YOUR INSTRUCTIONS: Which lines of the entries below run from the one holding "clkSlewWorstSetupHoldPaths_ps = 80" to the one holding "die_area_um2 = 5730", inclusive? Set down exactly those lines and no others.

***** DATA SUPPLIED *****

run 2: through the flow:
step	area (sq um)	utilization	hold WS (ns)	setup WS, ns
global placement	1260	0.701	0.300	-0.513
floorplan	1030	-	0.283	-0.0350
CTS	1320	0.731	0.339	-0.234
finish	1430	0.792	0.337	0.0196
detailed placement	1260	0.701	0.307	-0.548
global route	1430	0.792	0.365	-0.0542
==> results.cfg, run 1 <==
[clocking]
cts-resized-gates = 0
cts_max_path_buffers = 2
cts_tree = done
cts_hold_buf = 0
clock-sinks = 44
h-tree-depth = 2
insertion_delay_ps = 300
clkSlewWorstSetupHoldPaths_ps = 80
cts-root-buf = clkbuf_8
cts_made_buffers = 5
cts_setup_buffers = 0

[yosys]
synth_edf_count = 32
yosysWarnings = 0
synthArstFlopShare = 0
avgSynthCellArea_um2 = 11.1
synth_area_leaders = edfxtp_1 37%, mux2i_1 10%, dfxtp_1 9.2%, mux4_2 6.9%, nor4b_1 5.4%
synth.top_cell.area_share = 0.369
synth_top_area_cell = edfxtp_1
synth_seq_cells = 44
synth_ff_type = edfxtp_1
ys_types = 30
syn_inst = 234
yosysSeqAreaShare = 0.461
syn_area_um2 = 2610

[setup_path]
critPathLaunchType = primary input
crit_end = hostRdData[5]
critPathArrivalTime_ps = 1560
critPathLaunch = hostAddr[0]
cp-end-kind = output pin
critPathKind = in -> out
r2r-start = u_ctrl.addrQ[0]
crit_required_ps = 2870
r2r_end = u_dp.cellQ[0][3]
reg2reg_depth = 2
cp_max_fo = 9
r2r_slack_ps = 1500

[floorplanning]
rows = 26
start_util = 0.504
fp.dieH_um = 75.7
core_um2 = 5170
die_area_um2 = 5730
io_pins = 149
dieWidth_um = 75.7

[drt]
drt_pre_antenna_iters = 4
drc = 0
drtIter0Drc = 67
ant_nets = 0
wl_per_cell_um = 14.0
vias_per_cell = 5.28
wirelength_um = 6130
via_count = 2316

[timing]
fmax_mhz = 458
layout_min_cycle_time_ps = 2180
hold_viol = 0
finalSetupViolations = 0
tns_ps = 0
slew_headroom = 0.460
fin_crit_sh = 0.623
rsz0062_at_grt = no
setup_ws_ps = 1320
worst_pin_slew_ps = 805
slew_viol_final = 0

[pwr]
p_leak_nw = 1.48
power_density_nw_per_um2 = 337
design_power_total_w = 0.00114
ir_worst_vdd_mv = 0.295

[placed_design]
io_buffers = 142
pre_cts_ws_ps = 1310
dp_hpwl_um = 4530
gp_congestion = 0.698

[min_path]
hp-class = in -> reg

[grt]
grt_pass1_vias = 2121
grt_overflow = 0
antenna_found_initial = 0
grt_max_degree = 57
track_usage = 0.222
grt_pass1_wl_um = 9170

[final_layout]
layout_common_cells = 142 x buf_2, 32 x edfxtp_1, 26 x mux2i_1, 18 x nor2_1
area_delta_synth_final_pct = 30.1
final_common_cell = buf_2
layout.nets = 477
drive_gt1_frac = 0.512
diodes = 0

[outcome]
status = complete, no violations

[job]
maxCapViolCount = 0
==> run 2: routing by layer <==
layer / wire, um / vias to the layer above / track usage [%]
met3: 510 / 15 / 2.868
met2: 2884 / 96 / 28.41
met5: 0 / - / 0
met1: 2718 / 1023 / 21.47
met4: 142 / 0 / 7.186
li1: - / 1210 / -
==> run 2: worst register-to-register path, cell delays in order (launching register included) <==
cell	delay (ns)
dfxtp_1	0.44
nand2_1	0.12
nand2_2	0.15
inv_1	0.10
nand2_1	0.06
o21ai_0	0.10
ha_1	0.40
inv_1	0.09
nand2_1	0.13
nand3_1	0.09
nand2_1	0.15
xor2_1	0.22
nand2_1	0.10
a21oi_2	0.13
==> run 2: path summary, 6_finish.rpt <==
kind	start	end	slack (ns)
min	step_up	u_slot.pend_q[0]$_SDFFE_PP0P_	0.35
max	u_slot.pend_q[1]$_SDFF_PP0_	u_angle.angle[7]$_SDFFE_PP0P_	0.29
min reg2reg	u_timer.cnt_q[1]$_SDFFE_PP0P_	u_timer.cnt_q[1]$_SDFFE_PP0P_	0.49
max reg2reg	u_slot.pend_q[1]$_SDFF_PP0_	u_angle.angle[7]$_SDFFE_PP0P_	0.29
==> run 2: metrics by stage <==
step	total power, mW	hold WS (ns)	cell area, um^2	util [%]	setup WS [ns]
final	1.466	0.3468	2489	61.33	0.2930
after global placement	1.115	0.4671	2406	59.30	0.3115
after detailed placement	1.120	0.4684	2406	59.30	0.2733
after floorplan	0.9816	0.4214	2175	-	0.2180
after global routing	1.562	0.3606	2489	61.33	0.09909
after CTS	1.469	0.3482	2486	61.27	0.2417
--- src/rtl/lpc_rd_pkg.sv ---
package lpc_rd_pkg;

    // Bus phases seen from the target side; numbering follows the clock order
    typedef enum logic [3:0] {
        S_IDLE  = 4'd0,   // waiting for a start field
        S_TYPE  = 4'd1,   // cycle-type nibble expected
        S_ADDR  = 4'd2,   // address nibbles arriving
        S_HTAR  = 4'd3,   // host-owned turnaround clock
        S_TTAR  = 4'd4,   // target takes the bus
        S_SYNC  = 4'd5,   // ready code on the bus
        S_DATA  = 4'd6,   // data nibbles on the bus
        S_BTAR0 = 4'd7,   // target drives ones before release
        S_BTAR1 = 4'd8    // bus released back to the host
    } lpc_st_e;

    localparam logic [3:0] NIB_ZERO  = 4'b0000;
    localparam logic [3:0] NIB_ONES  = 4'b1111;
    localparam logic [3:0] TYPE_MASK = 4'b1110;
    localparam logic [3:0] TYPE_MRD  = 4'b0100;

endpackage

--- src/rtl/lpc_rd_hdr_dec.sv ---
module lpc_rd_hdr_dec
    import lpc_rd_pkg::*;
(
    input  logic       frame_n,
    input  logic [3:0] lad,
    output logic       start_hit,
    output logic       rd_type
);

    // A start field is a zero nibble under an asserted frame strobe
    always_comb begin
        start_hit = !frame_n && (lad == NIB_ZERO);
    end

    // Memory read: bits 3:2 = 01, bit 1 = 0; bit 0 masked off
    always_comb begin
        rd_type = ((lad & TYPE_MASK) == TYPE_MRD);
    end

endmodule

--- src/rtl/lpc_rd_addr_col.sv ---
module lpc_rd_addr_col #(
    parameter int ADDR_NIBS = 8
) (
    input  logic                   clk,
    input  logic                   rst_n,
    input  logic                   shift_en,
    input  logic [3:0]             nib,
    output logic [4*ADDR_NIBS-1:0] addr,
    output logic                   last
);

    localparam int ADDR_W = 4 * ADDR_NIBS;
    localparam int CNT_W  = (ADDR_NIBS > 1) ? $clog2(ADDR_NIBS) : 1;
    localparam logic [CNT_W-1:0] CNT_LAST = CNT_W'(ADDR_NIBS - 1);

    typedef struct packed {
        logic [ADDR_W-1:0] addr;
        logic [CNT_W-1:0]  cnt;
    } col_t;

    col_t q, d;

    // Most-significant nibble arrives first, so shift toward the top
    always_comb begin
        d = q;
        if (!shift_en) begin
            d.cnt = '0;
        end else begin
            d.addr = {q.addr[ADDR_W-5:0], nib};
            d.cnt  = q.cnt + CNT_W'(1);
        end
    end

    always_ff @(posedge clk) begin
        if (!rst_n) begin
            q <= '0;
        end else begin
            q <= d;
        end
    end

    assign addr = q.addr;
    assign last = shift_en && (q.cnt == CNT_LAST);

endmodule

--- src/rtl/lpc_rd_ctrl.sv ---
module lpc_rd_ctrl
    import lpc_rd_pkg::*;
#(
    parameter int DATA_NIBS = 2
) (
    input  logic                   clk,
    input  logic                   rst_n,
    input  logic                   frame_n,
    input  logic                   start_hit,
    input  logic                   rd_type,
    input  logic                   addr_last,
    input  logic [4*DATA_NIBS-1:0] mem_data,
    output lpc_st_e                st,
    output logic                   lad_oe,
    output logic [3:0]             lad_out,
    output logic                   mem_rd
);

    localparam int DATA_W = 4 * DATA_NIBS;
    localparam int DCW    = (DATA_NIBS > 1) ? $clog2(DATA_NIBS) : 1;
    localparam logic [DCW-1:0] DCNT_LAST = DCW'(DATA_NIBS - 1);

    typedef struct packed {
        lpc_st_e           st;
        logic [DCW-1:0]    dcnt;
        logic [DATA_W-1:0] data;
        logic              oe;
        logic [3:0]        out;
        logic              rd;
    } ctrl_t;

    localparam ctrl_t CTRL_RST = '{st: S_IDLE, dcnt: '0, data: '0,
                                   oe: 1'b0, out: NIB_ONES, rd: 1'b0};

    ctrl_t q, d;

    always_comb begin
        d    = q;
        d.rd = 1'b0;
        if (start_hit) begin
            // new start field wins over anything in flight
            d.st   = S_TYPE;
            d.dcnt = '0;
        end else if (!frame_n) begin
            // frame strobe without a zero nibble drops the cycle
            d.st = S_IDLE;
        end else begin
            unique case (q.st)
                S_TYPE:  d.st = rd_type ? S_ADDR : S_IDLE;
                S_ADDR: begin
                    if (addr_last) begin
                        d.st = S_HTAR;
                        d.rd = 1'b1;
                    end
                end
                S_HTAR:  d.st = S_TTAR;
                S_TTAR: begin
                    d.st   = S_SYNC;
                    d.data = mem_data;
                end
                S_SYNC: begin
                    d.st   = S_DATA;
                    d.dcnt = '0;
                end
                S_DATA: begin
                    if (q.dcnt == DCNT_LAST) begin
                        d.st = S_BTAR0;
                    end else begin
                        d.dcnt = q.dcnt + DCW'(1);
                    end
                end
                S_BTAR0: d.st = S_BTAR1;
                default: d.st = S_IDLE;
            endcase
        end

        // Pad controls are registered alongside the phase they belong to
        d.oe  = 1'b0;
        d.out = NIB_ONES;
        unique case (d.st)
            S_TTAR, S_BTAR0: begin
                d.oe  = 1'b1;
                d.out = NIB_ONES;
            end
            S_SYNC: begin
                d.oe  = 1'b1;
                d.out = NIB_ZERO;
            end
            S_DATA: begin
                d.oe  = 1'b1;
                d.out = d.data[{d.dcnt, 2'b00} +: 4];           // low nibble first
            end
            default: begin
                d.oe  = 1'b0;
                d.out = NIB_ONES;
            end
        endcase
    end

    always_ff @(posedge clk) begin
        if (!rst_n) begin
            q <= CTRL_RST;
        end else begin
            q <= d;
        end
    end

    assign st      = q.st;
    assign lad_oe  = q.oe;
    assign lad_out = q.out;
    assign mem_rd  = q.rd;

endmodule

--- src/rtl/lpc_rd_target.sv ---
module lpc_rd_target
    import lpc_rd_pkg::*;
#(
    parameter int ADDR_NIBS = 8,
    parameter int DATA_NIBS = 2
) (
    input  logic                   clk,
    input  logic                   rst_n,
    input  logic                   frame_n,
    input  logic [3:0]             lad_in,
    output logic [3:0]             lad_out,
    output logic                   lad_oe,
    output logic                   mem_rd,
    output logic [4*ADDR_NIBS-1:0] mem_addr,
    input  logic [4*DATA_NIBS-1:0] mem_data
);

    localparam int ADDR_W = 4 * ADDR_NIBS;

    logic              start_hit;
    logic              rd_type;
    logic              addr_last;
    logic              shift_en;
    logic [ADDR_W-1:0] addr;
    lpc_st_e           st;

    lpc_rd_hdr_dec u_hdr (
        .frame_n   (frame_n),
        .lad       (lad_in),
        .start_hit (start_hit),
        .rd_type   (rd_type)
    );

    assign shift_en = (st == S_ADDR) && frame_n;

    lpc_rd_addr_col #(
        .ADDR_NIBS (ADDR_NIBS)
    ) u_addr (
        .clk      (clk),
        .rst_n    (rst_n),
        .shift_en (shift_en),
        .nib      (lad_in),
        .addr     (addr),
        .last     (addr_last)
    );

    lpc_rd_ctrl #(
        .DATA_NIBS (DATA_NIBS)
    ) u_ctrl (
        .clk       (clk),
        .rst_n     (rst_n),
        .frame_n   (frame_n),
        .start_hit (start_hit),
        .rd_type   (rd_type),
        .addr_last (addr_last),
        .mem_data  (mem_data),
        .st        (st),
        .lad_oe    (lad_oe),
        .lad_out   (lad_out),
        .mem_rd    (mem_rd)
    );

    assign mem_addr = addr;

endmodule

--- config.mk ---
export PLATFORM = sky130hd
export DESIGN_NAME = lpc_rd_target
export DESIGN_NICKNAME = d
export VERILOG_FILES = /design/src/rtl/lpc_rd_pkg.sv /design/src/rtl/lpc_rd_hdr_dec.sv /design/src/rtl/lpc_rd_addr_col.sv /design/src/rtl/lpc_rd_ctrl.sv /design/src/rtl/lpc_rd_target.sv
export SDC_FILE = /design/constraint.sdc
export NUM_CORES = 1
export LEC_CHECK = 0
export CAP_MARGIN = 20
export CORE_AREA = 4 4 64 78
export CTS_BUF_LIST = sky130_fd_sc_hd__clkbuf_8 sky130_fd_sc_hd__clkbuf_16
export CTS_CLUSTER_DIAMETER = 60
export DETAILED_ROUTE_END_ITERATION = 6
export DIE_AREA = 0 0 68 82
export DONT_BUFFER_PORTS = 1
export PLACE_DENSITY_LB_ADDON = 0.12
export REMOVE_ABC_BUFFERS = 1
export SYNTH_ARGS = -nofsm -noshare
export SYNTH_HDL_FRONTEND = slang
export SYNTH_HIERARCHICAL = 1
export SYNTH_SLANG_ARGS = --single-unit
--- constraint.sdc ---
create_clock -name clk -period 2.8 [get_ports clk]
set_input_delay 0.56 -clock clk [delete_from_list [all_inputs] [get_ports clk]]
set_output_delay 0.56 -clock clk [all_outputs]
set_load 0.005 [all_outputs]
; Yosys cells after proc, flatten, opt, wreduce, memory -nomap -nowiden
; Cells that the tools add are included.
[classes]
reduce_logical = 8
n_eq_ne = 13
add_sub_neg = 2
bitwise_logic = 3
n_shift = 1
mux = 13
[op_table]
columns = operator, n
row1 = "4-bit by 3-bit equality test with 1-bit output, second input constant", 8
row2 = 4-bit case mux with 7 select lines, 1
row3 = 8-bit two-way mux, 2
row4 = 5-bit case mux with 3 select lines, 1
row5 = 4-bit two-way mux, 3
row6 = 9-bit two-way mux, 1
row7 = "4-bit by 2-bit equality test with 1-bit output, second input constant", 2
row8 = 8-bit by 4-bit variable part select with 4-bit output, 1
row9 = 5-bit two-way mux, 1
row10 = "4-bit by 1-bit equality test with 1-bit output, second input constant", 1
row11 = 4-bit zero test, 1
row12 = 4-bit OR reduction, 1
row13 = "3-bit by 1-bit adder with 3-bit output, second input constant", 1
row14 = "3-bit by 2-bit equality test with 1-bit output, second input constant", 1
row15 = "3-bit equality test, second input constant", 1
row16 = 1-bit logical AND, 3
row17 = 1-bit inverter, 3
row18 = 1-bit two-way mux, 2
row19 = 2-bit two-way mux, 1
row20 = 1-bit case mux with 2 select lines, 1
row21 = 2-bit AND reduction, 1
row22 = 2-bit OR reduction, 1
row23 = "1-bit adder, second input constant", 1
row24 = 1-bit zero test, 1
[word_totals]
wordCells = 48
out_inout_bits = 38
ff_bits = 54

; Depth between registers and ports, before layout
; Gate-level depths: netlist of run 1.
[depth]
ltp_word = 10
ltp_mapped = 11
depth_no_buf = 8

; Cells and area by module
; Netlist of run 1, hierarchy kept.
[modules_own_cells]
columns = module, seq_area_each_um2, n_inst, cells_per_inst, area_each_um2
row1 = lpc_rd_addr_col, 700.7, 1, 145, 1595.3
row2 = lpc_rd_ctrl, 380.4, 1, 104, 942.2
row3 = lpc_rd_hdr_dec, 0.0, 1, 3, 18.8
row4 = lpc_rd_target, 0.0, 1, 2, 16.3

; Worst setup path before layout of run 1
; Ideal clock, no wire load.
[synth_path]
path_type = input port to flip-flop
from = input lad_in[1]
to = register u_ctrl.q, in the netlist u_ctrl/lad_out[0]
path_slack_ps = 540
required_time_ps = 2685
cell_stages = 5
arrival_ps = 2144
cell_sequence = or4_1 > nor2_1 > nor4_4 > or3_1 > a31o_1
[synth_rtl]
columns = element, line
row1 = from (decl), lpc_rd_target.sv:10  ; input logic [3:0] lad_in,
row2 = 4-bit zero test (*), lpc_rd_hdr_dec.sv:12  ; start_hit = !frame_n && (lad == NIB_ZERO);
row3 = 1-bit logical AND (*), lpc_rd_hdr_dec.sv:12
row4 = named net start_hit, lpc_rd_target.sv:20  ; logic start_hit;
row5 = branches (longest 3 deep; another with 8-bit two-way mux), -
row6 = 5-bit case mux with 3 select lines (*), lpc_rd_ctrl.sv:80  ; unique case (d.st)
row7 = to (signal assigned), lpc_rd_ctrl.sv:102  ; q <= CTRL_RST;
row8 = to (signal assigned), lpc_rd_ctrl.sv:104  ; q <= d;
row9 = to (decl), lpc_rd_ctrl.sv:35  ; ctrl_t q, d;
; Mark *: on every way through the listed nets, which the timed path passes.
; A chain may end at the register's enable or synchronous reset.

; Final worst setup path of run 1
[layout_path]
from = register u_ctrl.q, in the netlist u_ctrl/st[1]
to = register u_ctrl.q, in the netlist u_ctrl/lad_out[1]
[layout_via]
elab_chain_len = 10
[layout_rtl]
columns = element, line
row1 = 4-bit by 2-bit equality test with 1-bit output (*), lpc_rd_target.sv:34  ; assign shift_en = (st == S_ADDR) && frame_n;
row2 = 1-bit logical AND (*), lpc_rd_target.sv:34
row3 = named net shift_en, lpc_rd_target.sv:23  ; logic shift_en;
row4 = 1-bit logical AND (*), lpc_rd_addr_col.sv:43  ; assign last = shift_en && (q.cnt == CNT_LAST);
row5 = named net addr_last, lpc_rd_target.sv:22  ; logic addr_last;
row6 = 4-bit two-way mux (*), lpc_rd_ctrl.sv:51  ; if (addr_last) begin
row7 = 4-bit case mux with 7 select lines (*), lpc_rd_ctrl.sv:48  ; unique case (q.st)
row8 = 4-bit two-way mux (*), lpc_rd_ctrl.sv:44  ; end else if (!frame_n) begin
row9 = 5-bit two-way mux (*), lpc_rd_ctrl.sv:40  ; if (start_hit) begin
row10 = 4-bit by 3-bit equality test with 1-bit output, lpc_rd_ctrl.sv:80
row11 = 2-bit OR reduction, lpc_rd_ctrl.sv:80
row12 = 5-bit case mux with 3 select lines (*), lpc_rd_ctrl.sv:80
; Mark *: on every way through the listed nets, which the timed path passes. The rest lies on a longest branch.

==> results of run 1 <==
how the worst min path moves through the flow:
stage                                          to  slack [ns]  cells past startpoint
final                     u_ctrl/st[0]$_SDFF_PN0_        0.39                      1
after global placement     u_addr/q[0]$_SDFF_PN0_        0.40                      1
after floorplan            u_addr/q[0]$_SDFF_PN0_        0.40                      1
after detailed placement   u_addr/q[0]$_SDFF_PN0_        0.41                      1
after CTS                 u_ctrl/st[0]$_SDFF_PN0_        0.37                      1
after global routing      u_ctrl/st[0]$_SDFF_PN0_        0.37                      1
sequential cells by signal, summed over array words and instances, names as in the netlist:
signal and flops:
u_addr/addr 32, u_ctrl/q 9, u_ctrl/lad_out 4, u_ctrl/st 4, u_addr/q 3, u_ctrl/lad_oe 1, u_ctrl/mem_rd 1
worst max-delay path, stage by stage, from the launching register on:
cell     delay (ns)
dfxtp_1        0.60
nand2_1        0.16
nor4_4         0.17
and2_1         0.18
a21oi_1        0.11
nor4_2         0.29
nor3_1         0.10
o31ai_2        0.34
a31o_1         0.16
kinds of logic after synthesis:
kind of cell             synth area share
AO/OA/AOI/OAI                      0.0603
XOR/XNOR                          0.00341
adder cells (fa/ha/maj)           0.00973
buffers and inverters               0.161
flip-flops                          0.420
multiplexers                        0.125
AND/OR/NAND/NOR                     0.220
area by class of cell:
cell class	instances	area (µm²)	share of cell area
clock buffers	5	68.8	0.0296
well taps	56	70.1	0.0301
flip-flops and latches	54	1080	0.465
clock inverters	2	7.51	0.00323
multi-input cells	148	1080	0.466
repair buffers	2	15.0	0.00645
per-layer routing:
layer	track usage	part of all wire
met1	0.172	0.41
met2	0.249	0.49
met3	0.0725	0.084
met4	0.0596	0.013
met5	0	0
cell usage in the layout (no fill, tap or decap), drive strengths merged, types with 2 or more instances in the layout:
master	instances
or4	2
and3	2
nor4	4
mux2i	32
inv	2
a21oi	3
nor2	9
nand2	23
dfxtp	54
o21ai	2
and2	2
or3	4
ha	2
clkbuf	5
nor3	3
a31o	4
buf	2
nor2b	35
a21boi	8
power groups by stage:
| stage | Clock (mW) | Combinational, mW | Sequential, mW |
|---|---|---|---|
| detailed placement | 0 | 0.0148 | 0.786 |
| CTS | 0.408 | 0.0148 | 0.768 |
| finish | 0.389 | 0.0148 | 0.768 |
| global route | 0.444 | 0.0153 | 0.768 |
| global placement | 0 | 0.0147 | 0.786 |
| floorplan | 0 | 0.0137 | 0.786 |
==> results_dict.tcl, run 1 <==
set metrics [dict create \
    outcome "finished clean" \
    syn-cell-area_um2 2570 \
    grt_pass1_vias 1394 \
    peakVddDrop_mv 0.411 \
    hold_ws_ns 0.388 \
    drcViolationCount 0 \
    hold_viol_final 0 \
    yosysSeqAreaShare 0.420 \
    syn_inst 254 \
    clkPwrFrac 0.332 \
    r2r-end "u_ctrl/lad_out[1]$_SDFF_PN1_" \
    drt-initial-drc-count 104 \
    r2r_start "u_ctrl/st[1]$_SDFF_PN0_" \
    rows 26 \
    combinationalPowerShare 0.013 \
    vias 1426 \
    crit_start "u_ctrl/st[1]$_SDFF_PN0_" \
    drt_wl_total_mm 3.96 \
    grt_max_degree 48 \
    grt_usage 0.153 \
    stdcell_area_um2 2330 \
    grt_pass1_wl_mm 6.51 \
    post_cts_buffers 0 \
    grt_overflow 0 \
    rsz0062_at_grt "false" \
    antenna_found_initial 0 \
    die-area_um2 5580 \
    design_power_total_mw 1.17 \
    setup.worst_path.end "u_ctrl/lad_out[1]$_SDFF_PN1_" \
    min_period_over_period 0.774 \
    async_flop_share 0 \
    cts_buffers 5 \
    globalplace.congestion 0.869 \
    ys_top_cells_by_count "dfxtp_1, buf_4, nor2b_1" \
    fmax_ghz 0.461 \
    placedInstanceArea_um2 2250 \
    die_h_um 82 \
    synth_top_area_share 0.420 \
    clock_tree.buffer_depth 2 \
    hold_start "rst_n" \
    cp.arrival_ns 2.41 \
    clock_tree.root_cell "clkbuf_8" \
    final-max-slew-violation-count 0 \
    rrSetupSlack_ns 0.63 \
    port_buffers 0 \
    nFillCells 367 \
    path_clk_slew_ns 0.09 \
    crit_path_start_kind "flip-flop" \
    drive_gt1_frac 0.0806 \
    synth.most_common_cell "dfxtp_1" \
    synth-edff-count 0 \
    drt_pre_antenna_iters 3 \
    worst_slew_pin_slew_ns 0.680 \
    yosysTopAreaCell "dfxtp_1" \
    cts_tree "done" \
    crit_type "reg2reg" \
    ctsResizeCount 0 \
    cts_hold_buf 0 \
    clock-sinks 54 \
    dp_cells 260 \
    pre_cts_ws_ns 0.629 \
    yosysWarnings 6 \
    io_pins 53 \
    drv_cap 0 \
    p_sw_mw 0.228 \
    fin_crit_ns 2.17 \
    insertion_delay_ns 0.29 \
    setup_viol 0 \
    slew_headroom 0.543 \
    switching_share 0.195 \
    ys_ff_latch 54 \
    worstPathRequired_ns 3.04 \
    skew_ns 0.00703 \
    postSynthAreaPerCell_um2 10.1 \
    worst_setup_path_end_kind "flip-flop" \
    hold_class "in2reg" \
    final_util 0.550 \
    diodes 0 \
    powerDensity_nw_per_um2 504 \
    wl_per_cell_um 14.8 \
    htreeDepth 2 \
    finalNonFillerCells 267 \
    vias_per_cell 5.34 \
    synthDistinctLibCells 39 \
    dp_hpwl_mm 2.83 \
    die_w_um 68 \
    core_area_um2 4230 \
    layout-area-overhead-vs-synth_pct -9.53 \
    cp_max_fo 12 \
    p_seq_frac 0.655 \
    initial_core_util 0.608 \
    ys.flop_type "dfxtp_1" \
    postLayoutSetupSlackWorst_ns 0.632 \
    nets 228 \
    synth_area_leaders "dfxtp_1, mux2i_1, buf_4" \
    p_int_mw 0.944 \
    power_leakage_nw 0.758 \
    rr_worst_depth 8 \
    totalNegativeSetupSlack_ns 0 \
    antenna_left 0 \
]
No activity file was read; power rests on OpenSTA's default activity.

*****

SOLUTION FOR THIS TASK:
clkSlewWorstSetupHoldPaths_ps = 80
cts-root-buf = clkbuf_8
cts_made_buffers = 5
cts_setup_buffers = 0

[yosys]
synth_edf_count = 32
yosysWarnings = 0
synthArstFlopShare = 0
avgSynthCellArea_um2 = 11.1
synth_area_leaders = edfxtp_1 37%, mux2i_1 10%, dfxtp_1 9.2%, mux4_2 6.9%, nor4b_1 5.4%
synth.top_cell.area_share = 0.369
synth_top_area_cell = edfxtp_1
synth_seq_cells = 44
synth_ff_type = edfxtp_1
ys_types = 30
syn_inst = 234
yosysSeqAreaShare = 0.461
syn_area_um2 = 2610

[setup_path]
critPathLaunchType = primary input
crit_end = hostRdData[5]
critPathArrivalTime_ps = 1560
critPathLaunch = hostAddr[0]
cp-end-kind = output pin
critPathKind = in -> out
r2r-start = u_ctrl.addrQ[0]
crit_required_ps = 2870
r2r_end = u_dp.cellQ[0][3]
reg2reg_depth = 2
cp_max_fo = 9
r2r_slack_ps = 1500

[floorplanning]
rows = 26
start_util = 0.504
fp.dieH_um = 75.7
core_um2 = 5170
die_area_um2 = 5730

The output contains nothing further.